If you stand beneath an Elder tree on Midsummer’s Eve you will see the King of the
 Faeries and his entourage but be careful you do not get swept away to Faerieland.
Elder wood is greatly prized by the faeries so do not use it for a cradle or the 
baby will be pinched black and blue.
The Elder Mother guards the tree and although she is usually kind she can
become dangerous if her trees are harmed so you must always ask 
permission before cutting an Elder tree.

”Ourd  gal, give me some of thy wood
An oi will give some of moine
When oi grows inter a tree”

The magical properties of the Apple tree were recognised by the Celts who 
used them in their Samhain festivals.
Great care was taken of the trees by the Celts, wassailing them at the turn of 
every season to ensure good crops, for they believed that the apple was the the fruit 
of the Gods. Blessings and prayers were said in the orchards and hot spiced cider 
drunk in toast to the trees.
Anything left over in the wassailing bowl would be poured over the roots of the 
trees as a tribute to the spirit of the trees.

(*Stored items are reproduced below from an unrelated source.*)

`src/rtl/mem_port_arbiter.sv`:
```
// Two-port arbiter (instruction fetch + LSU) in front of a single-port, 1-cycle-latency SRAM.
// Data has fixed priority; a starvation counter forces an instruction grant after MAX_STALL lost cycles.
module mem_port_arbiter #(
    parameter int ADDR_WIDTH = 32,
    parameter int DATA_WIDTH = 32,
    parameter int MEM_WORDS  = 1024,
    parameter int MAX_STALL  = 4
) (
    input  logic                          clk_i,
    input  logic                          rst_i,
    // instruction fetch port
    input  logic                          instr_req_i,
    input  logic [ADDR_WIDTH-1:0]         instr_addr_i,
    output logic                          instr_gnt_o,
    output logic                          instr_rvalid_o,
    output logic [DATA_WIDTH-1:0]         instr_rdata_o,
    output logic                          instr_err_o,
    // data (LSU) port
    input  logic                          data_req_i,
    input  logic [ADDR_WIDTH-1:0]         data_addr_i,
    input  logic                          data_we_i,
    input  logic [DATA_WIDTH/8-1:0]       data_be_i,
    input  logic [DATA_WIDTH-1:0]         data_wdata_i,
    output logic                          data_gnt_o,
    output logic                          data_rvalid_o,
    output logic [DATA_WIDTH-1:0]         data_rdata_o,
    output logic                          data_err_o,
    // SRAM side
    output logic                          mem_req_o,
    output logic                          mem_we_o,
    output logic [$clog2(MEM_WORDS)-1:0]  mem_addr_o,
    output logic [DATA_WIDTH/8-1:0]       mem_be_o,
    output logic [DATA_WIDTH-1:0]         mem_wdata_o,
    input  logic [DATA_WIDTH-1:0]         mem_rdata_i
);
    // Handshake: a request is held with req=1 until gnt=1 in the same cycle;
    // the granted port sees rvalid=1 for exactly one cycle, one cycle later.

    localparam int BE_W = DATA_WIDTH / 8;
    localparam int MA_W = $clog2(MEM_WORDS);
    localparam int SC_W = $clog2(MAX_STALL + 1);
    localparam logic [ADDR_WIDTH:0] BYTE_LIMIT = (ADDR_WIDTH + 1)'(MEM_WORDS * 4);
    localparam logic [SC_W-1:0]     STALL_MAX  = SC_W'(MAX_STALL);

    logic [SC_W-1:0]       r_stall_cnt;
    logic                  r_tag_valid;
    logic                  r_tag_data;
    logic                  r_tag_err;
    logic                  r_tag_read;

    logic                  w_instr_gnt;
    logic                  w_data_gnt;
    logic                  w_any_gnt;
    logic [ADDR_WIDTH-1:0] w_addr;
    logic                  w_err;
    logic                  w_mem_go;
    logic [DATA_WIDTH-1:0] w_rdata;

    // Data wins unless the fetch port has already lost MAX_STALL cycles in a row.
    always_comb begin
        w_instr_gnt = 1'b0;
        w_data_gnt  = 1'b0;
        if (!rst_i) begin
            if (data_req_i && (!instr_req_i || (r_stall_cnt < STALL_MAX))) begin
                w_data_gnt = 1'b1;
            end else if (instr_req_i) begin
                w_instr_gnt = 1'b1;
            end
        end
    end

    assign w_any_gnt = w_instr_gnt | w_data_gnt;
    assign w_addr    = w_data_gnt ? data_addr_i : instr_addr_i;
    assign w_err     = ({1'b0, w_addr} >= BYTE_LIMIT) || (w_addr[1:0] != 2'b00);
    assign w_mem_go  = w_any_gnt && !w_err;

    assign instr_gnt_o = w_instr_gnt;
    assign data_gnt_o  = w_data_gnt;

    always_comb begin
        mem_req_o   = 1'b0;
        mem_we_o    = 1'b0;
        mem_addr_o  = '0;
        mem_be_o    = '0;
        mem_wdata_o = '0;
        if (w_mem_go) begin
            mem_req_o  = 1'b1;
            mem_addr_o = w_addr[MA_W+1:2];
            if (w_data_gnt) begin
                mem_we_o    = data_we_i;
                mem_be_o    = data_be_i;
                mem_wdata_o = data_wdata_i;
            end else begin
                mem_be_o    = {BE_W{1'b1}};
            end
        end
    end

    always_ff @(posedge clk_i) begin
        if (rst_i) begin
            r_stall_cnt <= '0;
            r_tag_valid <= 1'b0;
            r_tag_data  <= 1'b0;
            r_tag_err   <= 1'b0;
            r_tag_read  <= 1'b0;
        end else begin
            if (!instr_req_i || w_instr_gnt) begin
                r_stall_cnt <= '0;
            end else if (r_stall_cnt < STALL_MAX) begin
                r_stall_cnt <= r_stall_cnt + 1'b1;
            end
            r_tag_valid <= w_any_gnt;
            r_tag_data  <= w_data_gnt;
            r_tag_err   <= w_err;
            r_tag_read  <= !(w_data_gnt && data_we_i);
        end
    end

    // Read data only passes through for a good read; writes and errors return zero.
    assign w_rdata = (r_tag_valid && !r_tag_err && r_tag_read) ? mem_rdata_i : '0;

    assign instr_rvalid_o = r_tag_valid && !r_tag_data;
    assign data_rvalid_o  = r_tag_valid && r_tag_data;
    assign instr_err_o    = instr_rvalid_o && r_tag_err;
    assign data_err_o     = data_rvalid_o && r_tag_err;
    assign instr_rdata_o  = instr_rvalid_o ? w_rdata : '0;
    assign data_rdata_o   = data_rvalid_o ? w_rdata : '0;

endmodule

```
`config.mk`:
```
export PLATFORM = sky130hd
export DESIGN_NAME = mem_port_arbiter
export DESIGN_NICKNAME = d
export VERILOG_FILES = /design/src/rtl/mem_port_arbiter.sv
export SDC_FILE = /design/constraint.sdc
export NUM_CORES = 1
export LEC_CHECK = 0
export BUFFER_PORTS_ARGS = -buffer_cell sky130_fd_sc_hd__buf_2
export CAP_MARGIN = 10
export CORE_AREA = 2 2 100 102
export CTS_CLUSTER_SIZE = 16
export DETAILED_ROUTE_END_ITERATION = 6
export DIE_AREA = 0 0 102 104
export PLACE_DENSITY_LB_ADDON = 0.25
export SYNTH_ARGS = -nofsm -noshare
export SYNTH_HDL_FRONTEND = slang
export SYNTH_SLANG_ARGS = --single-unit
```
`constraint.sdc`:
```
create_clock -name clk_i -period 4.66 [get_ports clk_i]
set_input_delay 0.932 -clock clk_i [delete_from_list [all_inputs] [get_ports clk_i]]
set_output_delay 0.932 -clock clk_i [all_outputs]
set_load 0.01 [all_outputs]
```
==> flow_metrics.py, run 1 <==
metrics = {
    "run_status": {
        "status": "finished clean",
    },
    "power": {
        "power.switching_fraction": 0.263,
        "power.share.combinational": 0.384,
        "power.net_switching_w": 0.0000626,
        "static-leakage-power_nw": 1.74,
        "worst_ir_drop_vdd_v": 0.000135,
        "internal_power_w": 0.000176,
        "total_power_w": 0.000238,
        "power_density_nw_per_um2": 90.6,
        "flop_pwr_share": 0.269,
        "clock_power_share": 0.347,
    },
    "synth": {
        "syn-num-nets": 311,
        "synthesis.instances": 173,
        "synth_area_leader_cell": "sky130_fd_sc_hd__and2_1",
        "yosys-top-cells-area": "sky130_fd_sc_hd__and2_1 (52%), sky130_fd_sc_hd__dfxtp_1 (12%), sky130_fd_sc_hd__a22o_1 (7.3%)",
        "multiplexer_share_of_the_synthesized_area": 0,
        "share_of_synthesized_cell_area_in_full_adder_half_adder_and_majority_cells": 0.0104,
        "post_synth.cell_area_avg_sq_um": 6.92,
        "netlist_area_sq_um": 1200,
        "ys_seq_elements": 7,
        "synthDominantCellAreaShare": 0.522,
        "post_synth_xor_area_fraction": 0,
        "synth-simple-area-share": 0.699,
        "synth_cell_types": 24,
        "synth_compound_area_frac": 0.107,
        "seq_area_frac_synth": 0.117,
        "dominant_combinational_cell_family_by_area_after_synthesis": "simple AND/OR/NAND/NOR gates",
        "ys_warn_count": 0,
    },
    "timing": {
        "min_period_ns": 3.63,
        "min_period_over_period": 0.778,
        "max_slew_violation_total_from_the_final_report": 0,
        "worst_slew_pin_slew_ns": 0.809,
        "fin_tns_setup_ns": 0,
        "setup_violations": 0,
        "clock_skew_ns": 0.000631,
        "setup_repair_after_global_routing_missed_its_margin": "no",
        "hold-worst-slack_ns": 0.421,
        "final_hold_viol_count": 0,
        "timing.max_slew.rel_slack": 0.461,
        "fmax_mhz": 276,
    },
    "cells_and_area": {
        "inserted_diodes": 0,
        "fin_util": 0.276,
        "final_nets": 560,
        "num-fill-cells": 1089,
        "area_growth_syn_to_layout_pct": 120,
        "final_layout_size_suffix_gt1_frac": 0.622,
    },
    "floorplan": {
        "placeableCoreArea_sq_um": 9550,
        "ioPinCount": 255,
        "num_rows": 36,
        "overall_die_height_um": 104,
        "floorplan_die_area_sq_um": 10600,
        "fp.dieW_um": 102,
        "start_util": 0.125,
    },
    "worst_hold_path": {
        "hold_crit_class": "reg -> reg",
    },
    "route": {
        "detailedRoute.firstPassIterationCount": 4,
        "routed_via_density": 3.80,
        "detail_route.drc_violations": 0,
        "detailroute.via_count": 2103,
        "drt_iter0_markers": 62,
        "drt.antenna.violating_nets": 0,
        "wl_um": 6380,
        "wire_per_inst_um": 11.5,
    },
    "global_route": {
        "grt_pass1_wl_um": 8890,
        "grt_start_max_net_pins": 39,
        "groute.usage.overall": 0.103,
        "vias_in_the_first_global_route": 1797,
        "globalRouteOverflowTotal": 0,
        "antenna_violations_before_repair": 0,
    },
    "worst_setup_path": {
        "worst-endpoint-arrival_ns": 2.69,
        "start_kind": "input pin",
        "worst-path-max-fanout": 38,
        "critical_path_required_ns": 3.73,
        "crit_type": "in -> out",
        "end_kind": "primary output",
    },
    "clock_network": {
        "cts_hold_buffers": 0,
        "cts.sink_count": 7,
        "post-cts-setup-buffers": 0,
        "maximum_level_of_the_cts_h_tree": 1,
        "cts_root_buf": "sky130_fd_sc_hd__clkbuf_8",
        "post_cts.resized_instances": 0,
        "cts.reportedPaths.clkPinSlew_ns": 0.04,
        "clkLatencyLatePin_ns": 0.22,
        "cts_buffers": 3,
        "max_root_sink_buffers": 2,
        "tritoncts": "built",
    },
    "job": {
        "max_cap_viol_count": 0,
    },
    "place": {
        "dpl.hpwl_um": 5610,
        "finalWeightedCongestion": 0.824,
        "buffer_ports.inserted": 254,
    },
}
registers in the layout (all words and copies together) (netlist names):
signal       flops
r_tag_read       1
r_tag_err        1
r_tag_data       1
r_tag_valid      1
r_stall_cnt      3
worst max-delay path, cell delays in order:
cell                      delay, ns
sky130_fd_sc_hd__buf_2         0.10
sky130_fd_sc_hd__nor4_1        0.29
sky130_fd_sc_hd__nand4_1       0.22
sky130_fd_sc_hd__nor3_4        0.41
sky130_fd_sc_hd__buf_4         0.39
sky130_fd_sc_hd__o22a_1        0.21
sky130_fd_sc_hd__buf_2         0.12
metal layers:
layer | global-route usage | share of wire | vias to the layer above
met5 | 0 | 0 | -
met4 | 0.00571 | 0 | 0
met3 | 0.0121 | 0.078 | 0
met2 | 0.208 | 0.54 | 111
met1 | 0.116 | 0.38 | 925
li1 | - | - | 1067
power groups by stage:
stage	clock network [W]	registers (W)	logic (W)
3_3_place_gp	0	0.0000650	0.0000908
2_1_floorplan	0	0.0000646	0.0000209
6_report	0.0000826	0.0000642	0.0000916
4_1_cts	0.0000861	0.0000642	0.0000925
3_5_place_dp	0	0.0000652	0.0000920
5_1_grt	0.0000894	0.0000645	0.000101
stage by stage:
| stage | instances | area, sq um | setup WS, ns |
|---|---|---|---|
| after floorplan | 173 | 1200 | 1.71 |
| after global placement | 550 | 2590 | 1.13 |
| after detailed placement | 550 | 2590 | 1.02 |
| after CTS | 554 | 2630 | 1.02 |
| after global routing | 554 | 2630 | 0.830 |
| final | 554 | 2630 | 1.03 |
kinds of logic (layout without fill, tap and decap cells):
logic type | after synthesis | after routing
AOI/OAI and AO/OA | 15 | 15
adders and majority gates | 1 | 1
buffers and inverters | 15 | 263
DFF | 7 | 7
and+or+nand+nor | 135 | 135
synthesized netlist by cell type (all sizes together):
cell,count
nor2b,2
nor3b,1
dfxtp,7
and3b,2
nand3b,2
nand2b,1
nor2,4
and3,1
and2,100
nand2,4
a21oi,1
buf,5
inv,3
or2,1
a22o,10
o22a,4
ha,1
nand4,2
nor3,5
nor4,10
clkbuf,7
placed cells by master, fill, tap and decap left out:
cell	synthesis	final
sky130_fd_sc_hd__nor3b_1	1	1
sky130_fd_sc_hd__ha_1	1	1
sky130_fd_sc_hd__nor3_1	3	3
sky130_fd_sc_hd__buf_2	1	254
sky130_fd_sc_hd__nand3b_1	2	2
sky130_fd_sc_hd__nor2_1	4	4
sky130_fd_sc_hd__or2_2	1	1
sky130_fd_sc_hd__a21oi_1	1	1
sky130_fd_sc_hd__clkbuf_8	0	3
sky130_fd_sc_hd__inv_1	3	3
sky130_fd_sc_hd__nand4_1	2	2
sky130_fd_sc_hd__and3b_1	2	2
sky130_fd_sc_hd__nand2_1	4	4
sky130_fd_sc_hd__nor3_2	2	1
sky130_fd_sc_hd__and2_1	100	100
sky130_fd_sc_hd__nor4_1	10	10
sky130_fd_sc_hd__nor3_4	0	1
sky130_fd_sc_hd__nand2b_1	1	1
sky130_fd_sc_hd__a22o_1	10	10
sky130_fd_sc_hd__o22a_1	4	4
sky130_fd_sc_hd__and3_1	1	1
sky130_fd_sc_hd__clkbuf_1	7	1
sky130_fd_sc_hd__buf_4	2	2
sky130_fd_sc_hd__dfxtp_1	7	7
sky130_fd_sc_hd__nor2b_1	2	2
layout make-up:
type / instances / area (sq um) / share of cell area
clock buffer: 4 / 45.0 / 0.0171
inverter: 3 / 11.3 / 0.00428
multi-input combinational: 151 / 983 / 0.374
sequential: 7 / 140 / 0.0532
tap: 133 / 166 / 0.0632
timing repair buffer: 256 / 1290 / 0.489
path summary, 6_finish.rpt:
kind                    endpoint  slack (ns)           start  cells past startpoint
setup reg to reg       r_tag_err        3.31  r_stall_cnt[2]                      4
hold / removal    r_stall_cnt[0]        0.42  r_stall_cnt[0]                      1
setup / recovery     mem_be_o[3]        1.03  data_addr_i[0]                      7
hold reg to reg   r_stall_cnt[0]        0.42  r_stall_cnt[0]                      1
No activity file was read; power rests on OpenSTA's default activity.
==> run 2, diff against run 1 <==
--- a/config.mk
+++ b/config.mk
@@ -5,12 +5,13 @@
 export SDC_FILE = /design/constraint.sdc
 export NUM_CORES = 1
 export LEC_CHECK = 0
+export ABC_AREA = 1
 export BUFFER_PORTS_ARGS = -buffer_cell sky130_fd_sc_hd__buf_2
 export CAP_MARGIN = 10
-export CORE_AREA = 2 2 100 102
+export CORE_AREA = 2 2 99 101
 export CTS_CLUSTER_SIZE = 16
 export DETAILED_ROUTE_END_ITERATION = 6
-export DIE_AREA = 0 0 102 104
+export DIE_AREA = 0 0 101 103
 export PLACE_DENSITY_LB_ADDON = 0.25
 export SYNTH_ARGS = -nofsm -noshare
 export SYNTH_HDL_FRONTEND = slang
==> constraint.sdc (replaced) <==
create_clock -name clk_i -period 3.8 [get_ports clk_i]
set_input_delay 0.76 -clock clk_i [delete_from_list [all_inputs] [get_ports clk_i]]
set_output_delay 0.76 -clock clk_i [all_outputs]
set_load 0.01 [all_outputs]
==> run 2 against run 1 <==
Net effect:
- die area fell by 1.9%
- total power increased by 49%
- flip-flop and latch count did not move
- clock skew rose by 0.0012 ns
- routed wire length up 10%
- non-clock buffer count increased by 1
- clock-buffer cell count unchanged
- combinational power increased by 89%
- cell count increased by 34%
- critical path type unchanged
- largest cell class unchanged
- largest power group unchanged
- highest routed layer is now met4
==> flow_metrics.py, run 2 <==
metrics = {
    "run_status": {
        "status": "finished clean",
    },
    "global_route": {
        "antenna_violations_before_repair": 0,
        "groute.usage.overall": 0.116,
        "vias_in_the_first_global_route": 2493,
        "grt_start_max_net_pins": 49,
        "globalRouteOverflowTotal": 0,
        "grt_pass1_wl_um": 10200,
    },
    "route": {
        "detail_route.drc_violations": 0,
        "wire_per_inst_um": 9.50,
        "wl_um": 7040,
        "detailedRoute.firstPassIterationCount": 4,
        "drt_iter0_markers": 51,
        "routed_via_density": 4.04,
        "drt.antenna.violating_nets": 0,
        "detailroute.via_count": 2994,
    },
    "synth": {
        "yosys-top-cells-area": "sky130_fd_sc_hd__inv_1 (25%), sky130_fd_sc_hd__nor3_1 (18%), sky130_fd_sc_hd__nor2_1 (17%)",
        "synthDominantCellAreaShare": 0.247,
        "seq_area_frac_synth": 0.0802,
        "synth_cell_types": 18,
        "post_synth_most_frequent_cells": "sky130_fd_sc_hd__inv_1 (115), sky130_fd_sc_hd__nor2_1 (79), sky130_fd_sc_hd__nand2_1 (78)",
        "asyncSetResetFlopFracSynth": 0,
        "netlist_area_sq_um": 1750,
        "synth_area_leader_cell": "sky130_fd_sc_hd__inv_1",
        "syn-num-nets": 526,
        "synthesis.instances": 388,
        "ys_seq_elements": 7,
        "postSynth.topFlopCell": "sky130_fd_sc_hd__dfxtp_1",
        "post_synth.cell_area_avg_sq_um": 4.50,
        "number_of_enable_flip_flop_cells_after_synthesis": 0,
        "ys_warn_count": 0,
        "synthMostInstantiatedCell": "sky130_fd_sc_hd__inv_1",
    },
    "cells_and_area": {
        "fin_util": 0.331,
        "layout_commonest_cell": "sky130_fd_sc_hd__buf_2",
        "final_nets": 766,
        "largest_register": "r_stall_cnt",
        "stdcell_area_sq_um": 3130,
        "area_growth_syn_to_layout_pct": 79.2,
        "final_layout_size_suffix_gt1_frac": 0.440,
        "inserted_diodes": 0,
        "mostFrequentLayoutCells": "sky130_fd_sc_hd__buf_2 (254), sky130_fd_sc_hd__inv_1 (115), sky130_fd_sc_hd__nor2_1 (79), sky130_fd_sc_hd__nand2_1 (78), sky130_fd_sc_hd__nor3_1 (64)",
        "flip_flop_count_of_the_largest_register_all_copies_and_words_added": 3,
    },
    "floorplan": {
        "fp.dieW_um": 101,
        "placeableCoreArea_sq_um": 9460,
        "ioPinCount": 255,
        "start_util": 0.185,
        "floorplan_die_area_sq_um": 10400,
        "num_rows": 36,
        "overall_die_height_um": 103,
    },
    "worst_setup_path": {
        "critical_path_required_ns": 3.04,
        "reg2reg_slack_ns": 2.28,
        "worst-endpoint-arrival_ns": 2.31,
        "end_kind": "primary output",
        "start_kind": "input pin",
        "crit_type": "in -> out",
        "worst-path-max-fanout": 35,
    },
    "timing": {
        "clock_skew_ns": 0.00186,
        "max_slew_violation_total_from_the_final_report": 0,
        "fmax_mhz": 326,
        "min_period_over_period": 0.808,
        "fin_tns_setup_ns": 0,
        "final_hold_viol_count": 0,
        "worst_slew_pin_slew_ns": 1.08,
        "setup_violations": 0,
        "min_period_ns": 3.07,
        "timing.max_slew.rel_slack": 0.281,
        "setup_repair_after_global_routing_missed_its_margin": "no",
    },
    "clock_network": {
        "cts_buffers": 3,
        "cts_hold_buffers": 0,
        "max_root_sink_buffers": 2,
        "cts_root_buf": "sky130_fd_sc_hd__clkbuf_8",
        "cts.sink_count": 7,
        "post_cts.resized_instances": 0,
        "maximum_level_of_the_cts_h_tree": 1,
        "clkLatencyLatePin_ns": 0.23,
        "post-cts-setup-buffers": 0,
        "tritoncts": "built",
        "cts.reportedPaths.clkPinSlew_ns": 0.04,
    },
    "place": {
        "finalWeightedCongestion": 0.744,
        "dpl.hpwl_um": 5830,
        "place_area_sq_um": 3090,
        "buffer_ports.inserted": 254,
    },
    "power": {
        "static-leakage-power_nw": 2.42,
        "power_density_nw_per_um2": 114,
        "worst_ir_drop_vdd_v": 0.0000776,
    },
    "worst_hold_path": {
        "hold_crit_class": "reg -> reg",
    },
    "job": {
        "max_cap_viol_count": 0,
    },
}
-- run 2: cells by family after synthesis --
logic type / Yosys count / share of synthesized area
xor+xnor: 1 / 0.00502
flops: 7 / 0.0802
buf+inv: 137 / 0.309
compound gates: 2 / 0.00573
simple gates: 240 / 0.593
fa+ha+maj: 1 / 0.00716
-- run 2: worst max-delay path, cell delays in order --
cell	delay, ns
sky130_fd_sc_hd__buf_2	0.11
sky130_fd_sc_hd__nand2_2	0.07
sky130_fd_sc_hd__nand2_1	0.09
sky130_fd_sc_hd__nor2_1	0.04
sky130_fd_sc_hd__buf_4	0.18
sky130_fd_sc_hd__nor2_2	0.13
sky130_fd_sc_hd__nand3_2	0.09
sky130_fd_sc_hd__nand2_4	0.29
sky130_fd_sc_hd__nand2_4	0.24
sky130_fd_sc_hd__nor2_1	0.15
sky130_fd_sc_hd__buf_2	0.15
-- run 2: per-stage QoR --
step	cells	total power (W)	setup WS, ns	hold slack (ns)
floorplan	388	0.000163	1.44	0.448
global placement	737	0.000251	0.793	0.457
detailed placement	737	0.000253	0.692	0.469
CTS	741	0.000361	0.710	0.484
global route	741	0.000386	0.532	0.513
finish	741	0.000355	0.731	0.479
-- run 2: layout make-up --
class | instances | area, sq um
fillers | 1063 | 6330
clock buffers | 4 | 45.0
repair buffers | 257 | 1290
well taps | 114 | 143
multi-input cells | 244 | 1080
flip-flops and latches | 7 | 140
inverters | 115 | 432
-- run 2: worst paths after layout --
path                            depth (start not counted)            from        endpoint
worst max-delay path                                   11     instr_req_i     mem_be_o[2]
worst min-delay path                                    2  r_stall_cnt[1]  r_stall_cnt[1]
worst max register to register                          8  r_stall_cnt[2]       r_tag_err
worst min register to register                          2  r_stall_cnt[1]  r_stall_cnt[1]
-- run 2: report_power, final --
group          total [W]  switching (W)  internal, W  leakage (nW)
sequential     0.0000789     0.00000173    0.0000772        0.0579
combinational   0.000173      0.0000941    0.0000789          2.34
clock           0.000104      0.0000311    0.0000725        0.0228
total           0.000355       0.000127     0.000229          2.42
-- run 2: metal layers --
layer | up-vias | track usage | part of all wire | wire length, um
li1 | 1583 | - | - | -
met1 | 1243 | 0.120 | 0.40 | 2800
met2 | 161 | 0.239 | 0.50 | 3520
met3 | 7 | 0.0217 | 0.093 | 653
met4 | 0 | 0.0281 | 0.0095 | 67
met5 | - | 0 | 0 | 0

“Old Apple Tree we wassail thee, and happily thou wilt bear,
 For the Lord knows where we shall be , 
Till apples another year....”

Two customs that are left over from the Samhain festival and are still in
 practice today are the dunking for apples in a barrel and peeling an apple in
 front of a mirror to see an image of your future partner.
May Eve is the traditional time to plant new trees, place a piece of coal beneath 
the roots, then water with cider.
The Apple Tree Man is the guardian of  orchards in Somerset, he is to be found in 
the oldest tree. Also keeping him company is the faerie horse, the Colt Pixy. 
The last apples of the harvest must be left for the pixies. The Somerset name for 
taking these are Pisking, Col-pixying, Griggling, Pixyhunting and Pixywarding.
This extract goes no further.